Consultants / Admins / Developers

How to Write a Python Script to Simplify Salesforce Knowledge Migration

By Anastasia Posivets

When a company wants to centralize knowledge management, enhance customer support, improve accessibility, and seamlessly integrate knowledge with existing processes, they may decide to migrate their knowledge articles to Salesforce. 

The benefits of this migration are definitely worth it, but businesses may face some challenges and limitations. Overcoming them may require additional work, such as writing a Python script.

The Challenge

I recently needed to migrate knowledge articles to Salesforce on a one-time basis. The client provided me with two CSV files. One was an Excel file that contained information about the articles, such as external ID, language, title, and HTML body, and the other was a CSV file containing the title, related data category, and sub-category.

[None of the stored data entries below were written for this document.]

$ cat config.mk
export PLATFORM = sky130hd
export DESIGN_NAME = comparator_14bit
export DESIGN_NICKNAME = comparator_14bit
export VERILOG_FILES = /design/flow/design.v
export SDC_FILE = /design/flow/constraint.sdc
export NUM_CORES = 4
export LEC_CHECK = 1
export CORE_AREA = 10 10 70 70
export DIE_AREA = 0 0 80 80
$ cat run.sh
#!/bin/bash
# OpenROAD 26Q1-2900-gdf79404cd8, Yosys 0.63+post, stock flow scripts
make -C /OpenROAD-flow-scripts/flow DESIGN_CONFIG=/design/flow/config.mk WORK_HOME=/design/flow/orfs finish
$ cat design.v
`timescale 1ns / 1ps
module comparator_14bit(
  inout wire iclk,
  input wire irst,
  input wire [13:0] A,
  input wire [13:0] B,
  output reg [0:2] comp_out
);
    reg [13:0] iA;
    reg [13:0] iB;
  always @* 
  begin  
    iA <= A;
    iB <= B; 
  end
    always@(posedge iclk)
    begin
        if(irst)
            comp_out<=3'b000;
        else
        begin
            if(iA<iB)
                comp_out<=3'b001;
            else if (iA==iB)
                comp_out<=3'b010;
            else if (iA>iB)
                comp_out<=3'b100;
         end
    end
endmodule
$ cat constraint.sdc
current_design comparator_14bit

set clk_period 3.1
set clk_io_pct 0.2

create_clock -name clk0 -period $clk_period [get_ports {iclk}]

set non_clock_inputs [all_inputs -no_clocks]
set_input_delay [expr $clk_period * $clk_io_pct] -clock clk0 $non_clock_inputs
set_output_delay [expr $clk_period * $clk_io_pct] -clock clk0 [all_outputs]
==> results.py <==
# Flow results
metrics = {
    "final_layout": {
        "top_regs": "comp_out (3)",
        "largest-register": "comp_out",
        "regArea_um2": 60.1,
        "design_area_um2": 842,
        "comb_area_um2": 318,
        "layout.cells.most_common": "clkdlybuf4s50_1",
        "largest_reg_flops": 3,
        "drive_above_1_share_pct": 7.69,
        "final_layout_top_logic_cells": "clkdlybuf4s50_1 (32), inv_1 (16), ha_1 (14), a21oi_1 (4)",
        "syn2layout_area_growth_pct": 92.3,
        "fill_cells": 367,
    },
    "die": {
        "die_width_um": 80,
        "rows": 21,
        "initial_core_util_pct": 12.8,
        "core_area_um2": 3420,
        "dieArea_um2": 6400,
        "ios": 33,
        "die_h_um": 80,
    },
    "global_route": {
        "grt_util_met3_pct": 2.39,
        "top_usage_layer": "met2",
        "grt_max_degree": 4,
        "gr-total-overflow": 0,
        "grt_pass1_wl_mm": 2.15,
        "grt_pass1_vias": 510,
        "antenna_found_initial": 0,
        "grtUsageTotal_pct": 4.07,
        "grt.met1_usage_pct": 4.45,
        "grt_use_met2_pct": 6.66,
    },
    "clock_network": {
        "cts.clk_slew.worst_paths_ns": 0.04,
        "numCtsBuffers": 3,
        "post_cts_resized": 0,
        "cts.sinks": 3,
        "cts_tree": "yes",
        "cts_max_level": 1,
        "clk_path_buf_depth": 2,
        "root_buffer": "clkbuf_4",
        "postCtsHoldBufs": 0,
        "post_cts_buffers": 0,
    },
    "power_and_ir_drop": {
        "power.density_nw_per_um2": 233,
        "irDropWorstVdd_v": 0.0000797,
        "p_total_uw": 196,
        "leakagePower_nw": 0.402,
    },
    "synthesis": {
        "yosysCellCount": 55,
        "top_logic_kind": "adder cells",
        "synth_adder_area_share_pct": 40.0,
        "simple_gate_area_share_pct": 14.3,
        "synth_warnings": 1,
        "synth_area_um2": 438,
        "yosys-stat-area_um2": 438,
        "synth-xor-area-share_pct": 0,
        "synthAoiAreaFrac_pct": 18.3,
        "yosysUniqueCellTypes": 17,
        "synth_seq_share_pct": 13.7,
        "synthCells": 55,
        "numSynthFlops": 3,
        "ys_sh_mux_pct": 0,
        "syn_avg_cell_area_um2": 7.96,
    },
    "drt": {
        "antenna_cells": 0,
        "drc": 0,
        "wl_mm": 1.31,
        "via_per_inst": 3.39,
        "dr.pass1.iters": 2,
        "ant_nets": 0,
        "wl_per_cell_um": 9.55,
        "vias": 465,
        "drtIter0Drc": 11,
    },
    "placement": {
        "gp_congestion": 0.720,
        "pre_cts_ws_ns": 0.781,
        "portBuffers": 32,
        "placed_area_um2": 816,
        "hpwl_mm": 1.26,
    },
    "sta": {
        "finalCritPeriodShare_pct": 66.6,
        "period_minus_slack_ns": 2.07,
        "setup_viol": 0,
        "slew-limit-headroom_pct": 76.9,
        "timing.fmax_ghz": 0.484,
        "untimed_endpoints": 1,
        "worst_pin_slew_ns": 0.344,
        "rsz0062_at_grt": "false",
        "whs_ns": 1.01,
        "fin_ws_ns": 1.03,
        "timing.final.hold_violations": 0,
        "slew_violations": 0,
        "tns_ns": 0,
    },
    "setup_path": {
        "critical_path.top_delay_family": "AND-OR/OR-AND gates",
        "worstPathMaxFanout": 3,
        "critical_path_arrival_ns": 2.19,
        "crit_path_cell_trace": "clkdlybuf4s50_1 > inv_1 > ha_1 > a211oi_2 > o21ai_1 > a221o_1 > a21oi_2 > nor3_1",
        "cp-start-kind": "primary input",
        "slowest_delay_ns": 0.45,
        "cp.required_ns": 3.22,
        "critical_path.endpoint_type": "flip-flop",
        "path_class": "in -> reg",
        "crit_buf_inv": 2,
        "critPathSlowestCell": "clkdlybuf4s50_1",
    },
    "min_path": {
        "hp-class": "in -> reg",
        "min_path_cells": 2,
        "worst_hold_startpoint": "irst",
        "min_to": "comp_out[0]",
    },
    "run": {
        "warning_count": 26,
        "max_cap_violations": 0,
    },
    "run_status": {
        "status": "finished clean",
    },
}
## layout make-up
type / count / area share (%)
multi-input cells: 36 / 37.7
clock buffers: 4 / 3.12
flip-flops and latches: 3 / 7.13
repair buffers: 32 / 38.0
inverters: 16 / 7.13
well taps: 46 / 6.84
## synth_stat cells (all sizes together)
cell type,n,area [µm²]
inv,16,60.1
ha,14,175
a21oi,5,28.8
dfxtp,3,60.1
nand2,2,7.51
nand3,2,10.0
nand4,2,12.5
nor2,2,7.51
nor3,2,10.0
a211oi,1,12.5
a21o,1,8.76
a221o,1,10.0
and2b,1,7.51
nor3b,1,7.51
o21ai,1,5.00
o221ai,1,15.0
## logic make-up after synthesis
family	Yosys count
fa+ha+maj	14
flops	3
buf+inv	16
compound gates	10
simple gates	12
## per-layer routing
metal,share of wire [%],vias to the layer above
li1,-,258
met1,39,187
met2,48,18
met3,11,2
met4,1.6,0
met5,0,-
## worst max path at each step
| stage | startpoint | to | slack [ns] | cells after the start |
|---|---|---|---|---|
| after global routing | B[12] | comp_out[0] | 0.93 | 7 |
| after CTS | B[9] | comp_out[1] | 1.03 | 8 |
| final | B[9] | comp_out[1] | 1.03 | 8 |
## through the flow
stage | instances | utilization (%)
after floorplan | 55 | -
after global placement | 133 | 23.9
after detailed placement | 133 | 23.9
after CTS | 137 | 24.7
after global routing | 137 | 24.7
final | 137 | 24.7
## power by group
| part | internal, mW | switching (mW) |
|---|---|---|
| Clock | 0.0483 | 0.0210 |
| Combinational | 0.0562 | 0.0290 |
| Sequential | 0.0412 | 0.000603 |
Power and IR drop assume default switching activity.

    From these, there were two challenges:

    1. I had to migrate more than 300 articles in English along with their seven language versions while maintaining the folder structure that will later be zipped for Article import, as follows:
      • Zip folder
      • Articles_to_migrate.csv, which contains references in the body to the knowledge_articles folder where separate article HTML files are stored
      • Content.properties
      • Knowledge_articles folder
      • Separate article folder N times (where N is the number of articles considering their translations)
      • Article .html file to import
      • Assets folder containing the image files referenced in the .html file
    1. Considering all that structure, I had to extract the HTML body from the initial file to a separate folder as an .html file and modify the body column in the CSV file to replace the HTML with a reference to the separate .html file. I then had to download images from the HTML as separate files into a different folder and replace the images in the .html file with references to the folder where the images were downloaded.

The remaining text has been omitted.